De l’analyse de l’implicite dans les choix méthodologique et épistémologique
p. 275-277
Texte intégral
1En préambule je souhaite clarifier cet exercice de style, au cours duquel il ne m’est pas demandé de résumer le propos des divers orateurs mais bien plus de réagir, selon ma propre culture, mes intérêts, mes valeurs, mes idéologies, mes croyances… aux propositions d’articles et aux échanges exposés lors de l’atelier. Tout lecteur de ces quelques lignes pourra donc naturellement y débusquer aisément quelques implicites tant il est évident que la présence d’implicite est inhérente à toute activité de communication.
2À l’instar de Lucie Sauvé (2000) il me semble important d’expliciter tout d’abord le macro cadre théorique que j’utilise pour analyser, au niveau épistémologique, les choix méthodologiques retenus à savoir le type d’adhésion plus ou moins formel et explicite des chercheurs aux deux cadres culturels dominants : le modernisme et le post modernisme. Sans avoir la prétention de définir ici ces deux courants de façon très sommaire, je retiendrai que l’épistémologie moderne, positiviste, « s’appuie le plus souvent sur une quête d’objectivité et sur la rationalité instrumentale pour légitimer ses savoirs » (Sauvé, 2000) alors que l’épistémologie post moderne, bien plus relativiste, tient compte de l’interaction sujet /objet et privilégie le dialogue de divers types de savoirs.
3Ce court préliminaire étant fixé je souhaite m’attarder, sans aucun souci d’exhaustivité, sur trois niveaux d’analyse.
4Le premier point qui m’a particulièrement surpris compte tenu du thème de cet atelier, c’est le fait que l’implicite lié aux divers choix méthodologiques n’ait pas été abordé par les chercheurs. Ainsi, Salvador Juan (1999, p. 13) distingue dans le cadre des sciences humaines quatre horizons méthodologiques qui relèvent de 4 types de logiques articulés en couples d’opposition : compréhension/explication et observation/expérimentation. En reprenant les travaux de Jürgen Habermas (1974), Robottom et Hart (1993) ont décrit pour leur part les diverses postures de recherche en éducation relative à l’environnement qui, me semble-t-il peuvent assez facilement être transposées dans les sciences de l’éducation. Selon eux une recherche peut être :
de type interprétatif quand la posture est herméneutique pour comprendre et savoir
de type positiviste quand la posture est explicative et / ou prédictive
de type critique quand la posture est stratégique en visant in fine des changements sociaux par une action collective.

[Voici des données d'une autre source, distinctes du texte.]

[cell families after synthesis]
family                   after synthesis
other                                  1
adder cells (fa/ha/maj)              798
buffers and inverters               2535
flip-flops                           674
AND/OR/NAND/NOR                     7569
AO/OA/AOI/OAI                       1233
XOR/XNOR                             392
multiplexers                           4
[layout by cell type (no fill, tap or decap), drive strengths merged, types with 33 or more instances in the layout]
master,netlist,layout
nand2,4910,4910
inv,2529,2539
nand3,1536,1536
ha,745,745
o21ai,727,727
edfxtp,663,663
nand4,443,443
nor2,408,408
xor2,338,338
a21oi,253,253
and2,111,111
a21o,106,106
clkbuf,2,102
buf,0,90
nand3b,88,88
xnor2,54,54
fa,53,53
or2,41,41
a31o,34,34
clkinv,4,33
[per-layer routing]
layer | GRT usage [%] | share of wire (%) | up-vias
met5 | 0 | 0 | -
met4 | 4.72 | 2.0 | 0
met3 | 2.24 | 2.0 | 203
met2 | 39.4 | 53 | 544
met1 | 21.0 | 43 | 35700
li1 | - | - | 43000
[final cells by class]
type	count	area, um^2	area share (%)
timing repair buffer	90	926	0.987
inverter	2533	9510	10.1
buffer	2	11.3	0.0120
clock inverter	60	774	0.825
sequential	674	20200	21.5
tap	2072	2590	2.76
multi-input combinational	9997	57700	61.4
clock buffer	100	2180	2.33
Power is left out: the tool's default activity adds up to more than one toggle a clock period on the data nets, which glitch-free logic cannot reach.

5Notre propos n’est nullement de vouloir hiérarchiser ces diverses méthodologies tant il nous semble que ces trois perspectives paradigmatiques sont complémentaires dans la mesure où l’on en reconnaît les fondements respectifs et les implications spécifiques. Cependant si les divers contributeurs, sans l’expliciter clairement pour autant, semblaient se situer dans le paradigme socio-constructiviste qui postule notamment que tout fait est indissociable d’une interprétation, et toute observation est dépendante du cadre de référence de l’observation, on peut noter que certaines méthodologies utilisées s’apparentent bien plus à une approche de type positiviste. Comment interpréter ce constat ? Nous pourrions supposer que le chercheur n’a pas souhaité clarifier d’un point de vue épistémologique et ontologique son propre positionnement, mais nous privilégions peut-être une autre explicitation à savoir, la prégnance du modèle dominant de recherche des sciences qualifiées de « dures ».

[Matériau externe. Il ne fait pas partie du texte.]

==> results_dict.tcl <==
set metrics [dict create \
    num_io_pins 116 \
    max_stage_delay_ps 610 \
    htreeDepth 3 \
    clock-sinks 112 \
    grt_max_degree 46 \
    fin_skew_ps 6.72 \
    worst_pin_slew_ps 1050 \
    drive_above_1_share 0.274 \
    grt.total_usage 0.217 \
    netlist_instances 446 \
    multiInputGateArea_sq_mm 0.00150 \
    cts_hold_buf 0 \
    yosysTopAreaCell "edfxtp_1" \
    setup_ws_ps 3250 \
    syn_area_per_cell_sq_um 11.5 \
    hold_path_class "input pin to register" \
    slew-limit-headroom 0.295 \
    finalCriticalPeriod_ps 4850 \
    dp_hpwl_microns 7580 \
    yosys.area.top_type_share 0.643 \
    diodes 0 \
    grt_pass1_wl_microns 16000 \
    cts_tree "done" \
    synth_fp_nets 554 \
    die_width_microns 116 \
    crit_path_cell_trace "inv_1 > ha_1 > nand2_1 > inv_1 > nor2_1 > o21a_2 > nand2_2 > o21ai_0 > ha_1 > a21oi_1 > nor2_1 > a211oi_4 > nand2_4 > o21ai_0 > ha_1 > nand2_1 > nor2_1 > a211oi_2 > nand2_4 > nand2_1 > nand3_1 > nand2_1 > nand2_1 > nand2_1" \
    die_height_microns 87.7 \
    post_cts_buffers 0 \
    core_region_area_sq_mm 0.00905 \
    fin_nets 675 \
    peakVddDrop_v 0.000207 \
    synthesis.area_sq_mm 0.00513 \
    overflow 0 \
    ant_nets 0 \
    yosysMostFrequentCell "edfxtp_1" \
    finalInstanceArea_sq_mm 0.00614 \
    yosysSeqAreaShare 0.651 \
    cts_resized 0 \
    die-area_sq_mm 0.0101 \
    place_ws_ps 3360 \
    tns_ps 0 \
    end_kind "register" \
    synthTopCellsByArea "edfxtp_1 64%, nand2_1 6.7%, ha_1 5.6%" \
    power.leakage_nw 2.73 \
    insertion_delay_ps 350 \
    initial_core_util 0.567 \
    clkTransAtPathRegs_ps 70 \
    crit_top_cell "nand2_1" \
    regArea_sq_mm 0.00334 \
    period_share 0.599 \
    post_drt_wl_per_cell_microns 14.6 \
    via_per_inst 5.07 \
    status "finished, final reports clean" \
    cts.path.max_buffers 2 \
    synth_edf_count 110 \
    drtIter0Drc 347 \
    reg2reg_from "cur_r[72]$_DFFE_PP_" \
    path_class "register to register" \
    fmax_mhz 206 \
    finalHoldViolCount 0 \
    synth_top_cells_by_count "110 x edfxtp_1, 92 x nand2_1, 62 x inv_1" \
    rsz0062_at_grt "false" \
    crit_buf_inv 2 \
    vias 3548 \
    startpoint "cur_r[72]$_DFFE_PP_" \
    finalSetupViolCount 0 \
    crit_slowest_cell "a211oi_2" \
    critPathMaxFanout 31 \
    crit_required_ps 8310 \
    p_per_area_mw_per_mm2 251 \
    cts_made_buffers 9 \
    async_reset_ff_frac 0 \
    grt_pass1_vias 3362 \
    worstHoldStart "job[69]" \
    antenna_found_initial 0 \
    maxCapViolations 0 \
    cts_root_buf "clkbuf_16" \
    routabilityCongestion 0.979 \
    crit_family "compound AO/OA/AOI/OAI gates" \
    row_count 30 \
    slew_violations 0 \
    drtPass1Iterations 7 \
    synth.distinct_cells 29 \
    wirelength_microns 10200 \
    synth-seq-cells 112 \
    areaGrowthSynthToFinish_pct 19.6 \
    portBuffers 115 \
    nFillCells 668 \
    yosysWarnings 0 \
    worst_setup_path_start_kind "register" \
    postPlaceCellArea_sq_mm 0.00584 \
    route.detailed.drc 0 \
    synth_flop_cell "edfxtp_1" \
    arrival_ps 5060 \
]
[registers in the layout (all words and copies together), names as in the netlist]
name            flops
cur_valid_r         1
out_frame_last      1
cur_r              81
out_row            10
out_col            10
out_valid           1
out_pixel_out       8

6Le deuxième niveau d’analyse porte sur la question de l’implicite dans nos activités de recherche. Je souhaite en effet souligner que ce postulat de l’existence d’implicite dans nos activités de recherche semble poser quelques réserves à certains chercheurs, « cela n’entacherait-il pas l’activité de recherche ? » Ainsi pour un contributeur, « l’implicite n’existe pas, mais il y a jugement d’implicite ». Cela ne traduit-il pas un implicite sur le propre positionnement épistémologique, de type positiviste, du chercheur qui ne semble pas partager la posture épistémologique relativiste qui tient notamment compte de l’interaction sujet/objet et dont l’éthique relativiste entraîne à prendre en compte, et donc à expliciter, le contexte de collecte de données d’une part, et d’autre part le contexte d’interprétation des résultats de la recherche ?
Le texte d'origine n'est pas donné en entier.